Em 2024, 25,2% do consumo final bruto de energia na União Europeia (UE) teve origem em fontes renováveis, um aumento de 0,7 pontos percentuais face a 2023. Ainda assim, este valor fica 17,3 pontos percentuais abaixo da meta definida para 2030 (42,5%), o que exigiria um crescimento médio anual de 2,9 pontos percentuais entre 2025 e 2030. Portugal posicionou‑se no primeiro terço da tabela, em sétimo lugar, com 36,3%.
Segundo os dados do Eurostat, entre os países da UE, a Suécia registou a maior percentagem de consumo final bruto de energia proveniente de fontes renováveis (62,8%), apoiando-se sobretudo na biomassa sólida, na energia hidroelétrica e na energia eólica. Seguem-se a Finlândia, com 52,1%, baseada maioritariamente em biomassa sólida, energia eólica e hidroelétrica, e a Dinamarca, em terceiro lugar, com 46,8%, onde a maior parte da energia renovável provém da biomassa sólida, da energia eólica e do biogás.

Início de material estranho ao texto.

File: src/rtl/ctrl_sm_pkg.sv
// ctrl_sm_pkg: state, instruction-class and trap-cause codes shared by the control FSM and its bus.
// Latency: none (definitions only).
// Backpressure: none (definitions only).
package ctrl_sm_pkg;

    typedef enum logic [2:0] {
        STATE_START = 3'd0,
        STATE_FETCH = 3'd1,
        STATE_LOAD  = 3'd2,
        STATE_STORE = 3'd3,
        STATE_EXEC  = 3'd4,
        STATE_HALT  = 3'd5,
        STATE_TRAP  = 3'd6
    } state_t;

    typedef logic [3:0] inst_t;
    typedef logic [1:0] cause_t;

    // Any code not listed here decodes as an ALU-class instruction.
    localparam inst_t INST_LOAD_BYTE = 4'd1;
    localparam inst_t INST_LOAD_HALF = 4'd2;
    localparam inst_t INST_LOAD_WORD = 4'd3;
    localparam inst_t INST_STORE     = 4'd4;
    localparam inst_t INST_EBREAK    = 4'd5;

    localparam cause_t TRAP_NONE   = 2'd0;
    localparam cause_t TRAP_IFU_TO = 2'd1;
    localparam cause_t TRAP_LSU_TO = 2'd2;

    function automatic logic is_load(input inst_t inst);
        return (inst == INST_LOAD_BYTE) || (inst == INST_LOAD_HALF) || (inst == INST_LOAD_WORD);
    endfunction

endpackage

File: src/rtl/ctrl_sm_if.sv
// ctrl_sm_if: IFU/LSU handshakes, debug controls and datapath enables around the control FSM.
// Latency: none (wires only).
// Backpressure: none; responses are single-cycle pulses the FSM must not miss.
interface ctrl_sm_if;
    import ctrl_sm_pkg::*;

    logic   ifu_respValid;
    logic   lsu_respValid;
    inst_t  inst_type;
    logic   halt_req;
    logic   resume;
    logic   reg_wen;
    logic   pc_wen;
    logic   lsu_wen;
    logic   lsu_reqValid;
    logic   ifu_reqValid;
    logic   halted;
    logic   trap;
    cause_t trap_cause;

    modport master (
        input  ifu_respValid, lsu_respValid, inst_type, halt_req, resume,
        output reg_wen, pc_wen, lsu_wen, lsu_reqValid, ifu_reqValid, halted, trap, trap_cause
    );

    modport slave (
        output ifu_respValid, lsu_respValid, inst_type, halt_req, resume,
        input  reg_wen, pc_wen, lsu_wen, lsu_reqValid, ifu_reqValid, halted, trap, trap_cause
    );

endinterface

File: src/rtl/wait_timer.sv
// wait_timer: counts cycles spent waiting for a bus response and flags the last allowed one.
// Latency: expired is combinational from the count and enable in the timeout cycle.
// Backpressure: none; a response (enable low) in the timeout cycle suppresses expired.
module wait_timer #(
    parameter int CNT_W          = 8,
    parameter int TIMEOUT_CYCLES = 255
) (
    input  logic clock,
    input  logic reset,
    input  logic clear,
    input  logic enable,
    output logic expired
);

    generate
        if (TIMEOUT_CYCLES == 0) begin : g_off
            assign expired = 1'b0;
        end else begin : g_on
            // The count is cleared on entry to a wait, so the Nth waiting cycle sees N-1.
            localparam logic [CNT_W-1:0] LAST = CNT_W'(TIMEOUT_CYCLES - 1);

            logic [CNT_W-1:0] count;

            // Wait-cycle counter: clear has priority over counting.
            always_ff @(posedge clock or posedge reset) begin
                if (reset) begin
                    count <= '0;
                end else if (clear) begin
                    count <= '0;
                end else if (enable) begin
                    count <= count + CNT_W'(1);
                end
            end

            assign expired = enable && (count == LAST);
        end
    endgenerate

endmodule

File: src/rtl/ctrl_sm.sv
// ctrl_sm: multi-cycle CPU control FSM with power-on hold-off, bus watchdog and debug halt.
// Latency: Mealy outputs in the response cycle; next fetch one cycle after an ALU/load retire.
// Backpressure: waits indefinitely on IFU/LSU responses unless the watchdog traps.
module ctrl_sm
    import ctrl_sm_pkg::*;
#(
    parameter int START_CYCLES   = 10,
    parameter int TIMEOUT_CYCLES = 255,
    parameter int CNT_W          = 8
) (
    input  logic      clock,
    input  logic      reset,
    ctrl_sm_if.master bus
);

    localparam logic [CNT_W-1:0] START_LAST = CNT_W'(START_CYCLES);

    state_t           state;
    state_t           state_next;
    logic [CNT_W-1:0] start_cnt;
    cause_t           cause_q;
    cause_t           cause_next;
    logic             at_boundary;
    logic             wait_clear;
    logic             wait_enable;
    logic             wait_expired;

    // A waiting cycle is one in FETCH/LOAD/STORE without the matching response.
    assign wait_enable = ((state == STATE_FETCH) && !bus.ifu_respValid) ||
                         (((state == STATE_LOAD) || (state == STATE_STORE)) && !bus.lsu_respValid);
    // Every state change restarts the wait count, which covers entry to each waiting state.
    assign wait_clear  = (state_next != state);

    wait_timer #(
        .CNT_W          (CNT_W),
        .TIMEOUT_CYCLES (TIMEOUT_CYCLES)
    ) u_wait_timer (
        .clock   (clock),
        .reset   (reset),
        .clear   (wait_clear),
        .enable  (wait_enable),
        .expired (wait_expired)
    );

    // State register.
    always_ff @(posedge clock or posedge reset) begin
        if (reset) begin
            state <= STATE_START;
        end else begin
            state <= state_next;
        end
    end

    // Power-on hold-off counter; parks once the first fetch is due.
    always_ff @(posedge clock or posedge reset) begin
        if (reset) begin
            start_cnt <= '0;
        end else if ((state == STATE_START) && (start_cnt != START_LAST)) begin
            start_cnt <= start_cnt + CNT_W'(1);
        end
    end

    // Trap cause is sticky until reset.
    always_ff @(posedge clock or posedge reset) begin
        if (reset) begin
            cause_q <= TRAP_NONE;
        end else begin
            cause_q <= cause_next;
        end
    end

    assign bus.trap_cause = cause_q;

    // Next-state and Mealy outputs; everything reads 0 while reset is held.
    always_comb begin
        state_next       = state;
        cause_next       = cause_q;
        at_boundary      = 1'b0;
        bus.reg_wen      = 1'b0;
        bus.pc_wen       = 1'b0;
        bus.lsu_wen      = 1'b0;
        bus.lsu_reqValid = 1'b0;
        bus.ifu_reqValid = 1'b0;
        bus.halted       = 1'b0;
        bus.trap         = 1'b0;
        if (!reset) begin
            case (state)
                STATE_START: begin
                    if (start_cnt == START_LAST) begin
                        bus.ifu_reqValid = 1'b1;
                        state_next       = STATE_FETCH;
                    end
                end
                STATE_FETCH: begin
                    if (bus.ifu_respValid) begin
                        if (bus.inst_type == INST_EBREAK) begin
                            state_next = STATE_HALT;
                        end else begin
                            bus.pc_wen = 1'b1;
                            if (is_load(bus.inst_type)) begin
                                bus.lsu_reqValid = 1'b1;
                                state_next       = STATE_LOAD;
                            end else if (bus.inst_type == INST_STORE) begin
                                bus.lsu_reqValid = 1'b1;
                                bus.lsu_wen      = 1'b1;
                                state_next       = STATE_STORE;
                            end else begin
                                bus.reg_wen = 1'b1;
                                state_next  = STATE_EXEC;
                            end
                        end
                    end else if (wait_expired) begin
                        state_next = STATE_TRAP;
                        cause_next = TRAP_IFU_TO;
                    end
                end
                STATE_LOAD: begin
                    if (bus.lsu_respValid) begin
                        bus.reg_wen = 1'b1;
                        state_next  = STATE_EXEC;
                    end else if (wait_expired) begin
                        state_next = STATE_TRAP;
                        cause_next = TRAP_LSU_TO;
                    end
                end
                STATE_STORE: begin
                    if (bus.lsu_respValid) begin
                        at_boundary = 1'b1;
                    end else if (wait_expired) begin
                        state_next = STATE_TRAP;
                        cause_next = TRAP_LSU_TO;
                    end
                end
                STATE_HALT: begin
                    bus.halted = 1'b1;
                    if (bus.resume) begin
                        bus.ifu_reqValid = 1'b1;
                        state_next       = STATE_FETCH;
                    end
                end
                STATE_TRAP: begin
                    bus.trap = 1'b1;
                end
                // EXEC, and the unused encoding, retire the instruction.
                default: begin
                    at_boundary = 1'b1;
                end
            endcase
            // Instruction boundary: a pending halt request wins over the next fetch.
            if (at_boundary) begin
                if (bus.halt_req) begin
                    state_next = STATE_HALT;
                end else begin
                    bus.ifu_reqValid = 1'b1;
                    state_next       = STATE_FETCH;
                end
            end
        end
    end

    logic [39:0] state_name_unused;

    // ASCII state name for waveform viewing.
    always_comb begin
        case (state)
            STATE_START: state_name_unused = "START";
            STATE_FETCH: state_name_unused = "FETCH";
            STATE_LOAD:  state_name_unused = "LOAD ";
            STATE_STORE: state_name_unused = "STORE";
            STATE_EXEC:  state_name_unused = "EXEC ";
            STATE_HALT:  state_name_unused = "HALT ";
            STATE_TRAP:  state_name_unused = "TRAP ";
            default:     state_name_unused = "EXEC ";
        endcase
    end

endmodule

File: src/flat_wrapper.sv
// flat-port wrapper written by rule: the top's interface ports become plain ports
module ctrl_sm_flat import ctrl_sm_pkg::*;
#(
    parameter int START_CYCLES   = 10,
    parameter int TIMEOUT_CYCLES = 255,
    parameter int CNT_W          = 8
)
  (clock, reset, bus_ifu_respValid, bus_lsu_respValid, bus_inst_type, bus_halt_req, bus_resume, bus_reg_wen, bus_pc_wen, bus_lsu_wen, bus_lsu_reqValid, bus_ifu_reqValid, bus_halted, bus_trap, bus_trap_cause);
  ctrl_sm_if bus_i ();
  input  logic clock;
  input  logic reset;
  input wire logic [$bits(bus_i.ifu_respValid)-1:0] bus_ifu_respValid;
  input wire logic [$bits(bus_i.lsu_respValid)-1:0] bus_lsu_respValid;
  input wire logic [$bits(bus_i.inst_type)-1:0] bus_inst_type;
  input wire logic [$bits(bus_i.halt_req)-1:0] bus_halt_req;
  input wire logic [$bits(bus_i.resume)-1:0] bus_resume;
  output wire logic [$bits(bus_i.reg_wen)-1:0] bus_reg_wen;
  output wire logic [$bits(bus_i.pc_wen)-1:0] bus_pc_wen;
  output wire logic [$bits(bus_i.lsu_wen)-1:0] bus_lsu_wen;
  output wire logic [$bits(bus_i.lsu_reqValid)-1:0] bus_lsu_reqValid;
  output wire logic [$bits(bus_i.ifu_reqValid)-1:0] bus_ifu_reqValid;
  output wire logic [$bits(bus_i.halted)-1:0] bus_halted;
  output wire logic [$bits(bus_i.trap)-1:0] bus_trap;
  output wire logic [$bits(bus_i.trap_cause)-1:0] bus_trap_cause;
  assign bus_i.ifu_respValid = bus_ifu_respValid;
  assign bus_i.lsu_respValid = bus_lsu_respValid;
  assign bus_i.inst_type = bus_inst_type;
  assign bus_i.halt_req = bus_halt_req;
  assign bus_i.resume = bus_resume;
  assign bus_reg_wen = bus_i.reg_wen;
  assign bus_pc_wen = bus_i.pc_wen;
  assign bus_lsu_wen = bus_i.lsu_wen;
  assign bus_lsu_reqValid = bus_i.lsu_reqValid;
  assign bus_ifu_reqValid = bus_i.ifu_reqValid;
  assign bus_halted = bus_i.halted;
  assign bus_trap = bus_i.trap;
  assign bus_trap_cause = bus_i.trap_cause;
  ctrl_sm #(.START_CYCLES(START_CYCLES), .TIMEOUT_CYCLES(TIMEOUT_CYCLES), .CNT_W(CNT_W)) u_core (.clock(clock), .reset(reset), .bus(bus_i));
endmodule
File: config.mk
export PLATFORM = sky130hd
export DESIGN_NAME = ctrl_sm_flat
export DESIGN_NICKNAME = d
export VERILOG_FILES = /design/src/rtl/ctrl_sm_pkg.sv /design/src/rtl/ctrl_sm_if.sv /design/src/rtl/wait_timer.sv /design/src/rtl/ctrl_sm.sv /design/src/flat_wrapper.sv
export SDC_FILE = /design/constraint.sdc
export NUM_CORES = 1
export LEC_CHECK = 0
export ABC_AREA = 1
export BUFFER_PORTS_ARGS = -buffer_cell sky130_fd_sc_hd__buf_2
export CAP_MARGIN = 20
export CORE_MARGIN = 2
export CORE_UTILIZATION = 60
export DETAILED_ROUTE_END_ITERATION = 7
export PLACE_DENSITY = 0.82
export SETUP_SLACK_MARGIN = 0.5
export SLEW_MARGIN = 40
export SYNTH_ARGS = -nofsm -noshare
export SYNTH_HDL_FRONTEND = slang
export SYNTH_SLANG_ARGS = --single-unit
File: constraint.sdc
create_clock -name clock -period 4.6 [get_ports clock]
set_input_delay 0.69 -clock clock [delete_from_list [all_inputs] [get_ports clock]]
set_output_delay 0.69 -clock clock [all_outputs]
set_load 0.05 [all_outputs]
==> metrics.md <==
| Metric | Value |
|---|---|
| Clk root buf | `clkbuf_4` |
| DR DRC count | `0` |
| CP max FO | `8` |
| Most used cell, CP | `nand2_1` |
| CP max stage cell | `dfrtp_1` |
| Pleak | `0.864 nW` |
| Post-Syn Area per Cell | `a little over 7 um^2` |
| Worst R2R Path Depth | `13` |
| Unique masters post-synth | `27` |
| GRT overflow | `0` |
| Die H | `53.4 um` |
| Final hold vios | `0` |
| Pin count of the biggest net entering global routing | `29` |
| Worst EP arrival | `1970 ps` |
| Router iterations before antenna repair | `5` |
| PortBufs | `18` |
| Tcrit/Tclk final | `0.579` |
| Setup Viol. Count Final | `0` |
| Clk sink count | `21` |
| Vias in the first global route | `about 1,100` |
| Clock Latency Late Sink | `about 300 ps` |
| Least-Margin Pin Slew | `roughly 440 ps` |
| Initial antenna violation count | `0` |
| Cell Area, Synth | `1470 um^2` |
| CTS tree | `yes` |
| Crit start category | `register` |
| R2r startpoint | `u_core.state[0]` |
| Ports | `19` |
| Post-CTS Setup Repair Bufs | `0` |
| Fin. max-slew vios | `0` |
| Die width | `53.4 um` |
| Post-route setup slack | `1940 ps` |
| Power per Cell Area | `522 nW/um^2` |
| DP HPWL | `2170 um` |
| Met3 usage | `0.0169` |
| Share of layout cells above drive strength 1 | `0.199` |
| DRT Wirelength | `approximately 2700 um` |
| TritonCTS Buffers | `3` |
| Final Net Count | `236` |
| Clock skew | `5.39 ps` |
| Antenna-violating nets left | `0` |
| Setup TNS | `0 ps` |
| GR met1 Demand/Resource | `0.306` |
| Area Overhead vs Synth | `8.63%` |
| H-tree Lvls | `1` |
| CP Cell Sequence | `nand2_1 > nor2_1 > nand2_1 > o21ai_2 > nand2_1 > a31oi_1 > buf_2` |
| Worst Path Required | `around 4000 ps` |
| Synth Warn # | `0` |
| Clock transition at path regs | `120 ps` |
| Worst R2R End | `u_core.u_wait_timer.g_on.count[6]` |
| CTS Hold Bufs | `0` |
| Net Count, Synth | `around 220` |
| Seq/Total Area, Yosys | `0.359` |
| DR WL/cell | `between 10 and 15 um` |
| Post-CTS sizing | `0` |
| CTS max path bufs | `2` |
| Status | `completed` |
| Dpl ws | `2090 ps` |
| First-pass GRT wire length | `4840 um` |
| GP Congestion | `0.796` |
| Max-cap violations | `0` |
| Crit-path max cell delay | `just under 600 ps` |
| N_diodes | `0` |
| Total number of vias | `1,272` |
| Initial Util | `0.650` |
| Period minus WS final | `2660 ps` |
| Gr busiest metal | `met2` |
| Top delay family on crit path | `flip-flops` |
| Element type at the critical path end | `output port` |
| Commonest non-fill, non-tap cell in the layout | `nand2_1` |
| Max Freq | `between 0.3 and 0.4 GHz` |
| Die area | `~2900 um^2` |
| RSZ-0062 raised after global routing | `false` |
| Core area | `about 2300 um^2` |
| Initial DRC Count | `35` |
| Flop-to-flop setup slack | `2650 ps` |
| Maximum VDD drop | `395 uV` |
| Vias per cell | `5.11` |
| Most frequent cells in the layout | `52 x nand2_1, 28 x nor2_1, 24 x inv_1` |
| Flops & latches, synth | `21` |
| Hold WC Path Type | `in2async` |
| Worst Path Buf+Inv | `1` |
| Row Count | `17` |
| Layout fillers | `198` |
| Mapped Cells | `202` |
| Setup Crit Path Kind | `reg2out` |
| Relative slew slack | `0.704` |
| Tot GR Track Use | `0.232` |
| Met2 Usage GRT | `0.395` |
==> power breakdown <==
part	internal, mW	leakage [nW]	switching (mW)	total [mW]
clock	0.0325	0.0177	0.0553	0.0878
sequential	0.235	0.274	0.0673	0.302
combinational	0.144	0.572	0.297	0.441
total	0.411	0.864	0.420	0.831
==> cell families after synthesis <==
family | synth area share
buffers and inverters | 0.0897
and+or+nand+nor | 0.376
xor gates and xnor gates | 0.0837
AOI/OAI and AO/OA | 0.0581
DFF | 0.359
adders and majority gates | 0.0342
==> synthesized netlist by cell type <==
cell / instances / share of area
nand4_1: 2 / 0.0085
nand2_1: 52 / 0.13
nor2_2: 8 / 0.034
a31oi_1: 1 / 0.0043
inv_2: 1 / 0.0026
buf_2: 1 / 0.0034
xor2_1: 10 / 0.060
a22oi_1: 1 / 0.0051
nor2_4: 2 / 0.015
buf_6: 2 / 0.015
nor2_1: 28 / 0.072
inv_1: 24 / 0.061
inv_4: 1 / 0.0043
xnor2_1: 4 / 0.024
a21oi_1: 5 / 0.017
dfrtp_1: 21 / 0.36
ha_1: 4 / 0.034
o21ai_0: 6 / 0.020
nand3_4: 1 / 0.012
o21ai_2: 1 / 0.0060
nand2_4: 2 / 0.015
nand2_2: 4 / 0.017
nand3_2: 1 / 0.0068
nand3_1: 15 / 0.051
clkinv_1: 1 / 0.0026
o21bai_1: 1 / 0.0051
nor3_1: 3 / 0.010
==> per-layer routing <==
layer  wire length (um)  share of wire
met2               1330           0.49
met3                127          0.047
met1               1250           0.46
met5                  0              0
met4                 25         0.0092
==> final cells by class <==
type | count | area, um^2 | share of cell area
timing repair buffer | 18 | 90.1 | 0.0566
sequential | 21 | 526 | 0.330
clock buffer | 3 | 22.5 | 0.0142
clock inverter | 1 | 5.00 | 0.00314
multi-input combinational | 151 | 808 | 0.508
tap | 28 | 35.0 | 0.0220
inverter | 27 | 105 | 0.0660
==> sequential cells by signal (all words and copies together) (netlist names) <==
signal and flops:
u_core.bus.trap_cause 2, u_core.state 3, u_core.start_cnt 8, u_core.u_wait_timer.g_on.count 8
==> worst max-delay path by stage <==
stage,startpoint,cells after the start,endpoint,slack [ps]
global placement,reset,5,bus_trap,1700
floorplan,reset,4,bus_trap,1460
detailed placement,reset,5,bus_trap,2090
finish,u_core.state[0],7,bus_ifu_reqValid,1940
global route,u_core.state[0],9,bus_reg_wen,1780
CTS,u_core.state[1],10,bus_reg_wen,1960
==> per-stage QoR <==
step | instances | instance area, um^2 | hold slack [ps] | power (mW) | util
2_1_floorplan | 202 | 1470 | 446 | 0.672 | -
3_3_place_gp | 245 | 1560 | 465 | 0.729 | 0.693
6_report | 249 | 1590 | 442 | 0.831 | 0.706
5_1_grt | 249 | 1590 | 460 | 0.912 | 0.706
4_1_cts | 249 | 1590 | 441 | 0.838 | 0.706
3_5_place_dp | 245 | 1560 | 475 | 0.750 | 0.694
Power figures use the tool's default switching activity.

No top 10 ainda encontramos Portugal, com 36,3% do consumo final bruto de energia assegurado por fontes renováveis, acima da média da UE mas ainda distante da meta de 42,5%. As percentagens mais baixas de energia renovável foram registadas na Bélgica (14,3%), no Luxemburgo (14,7%) e na Irlanda (16,1%).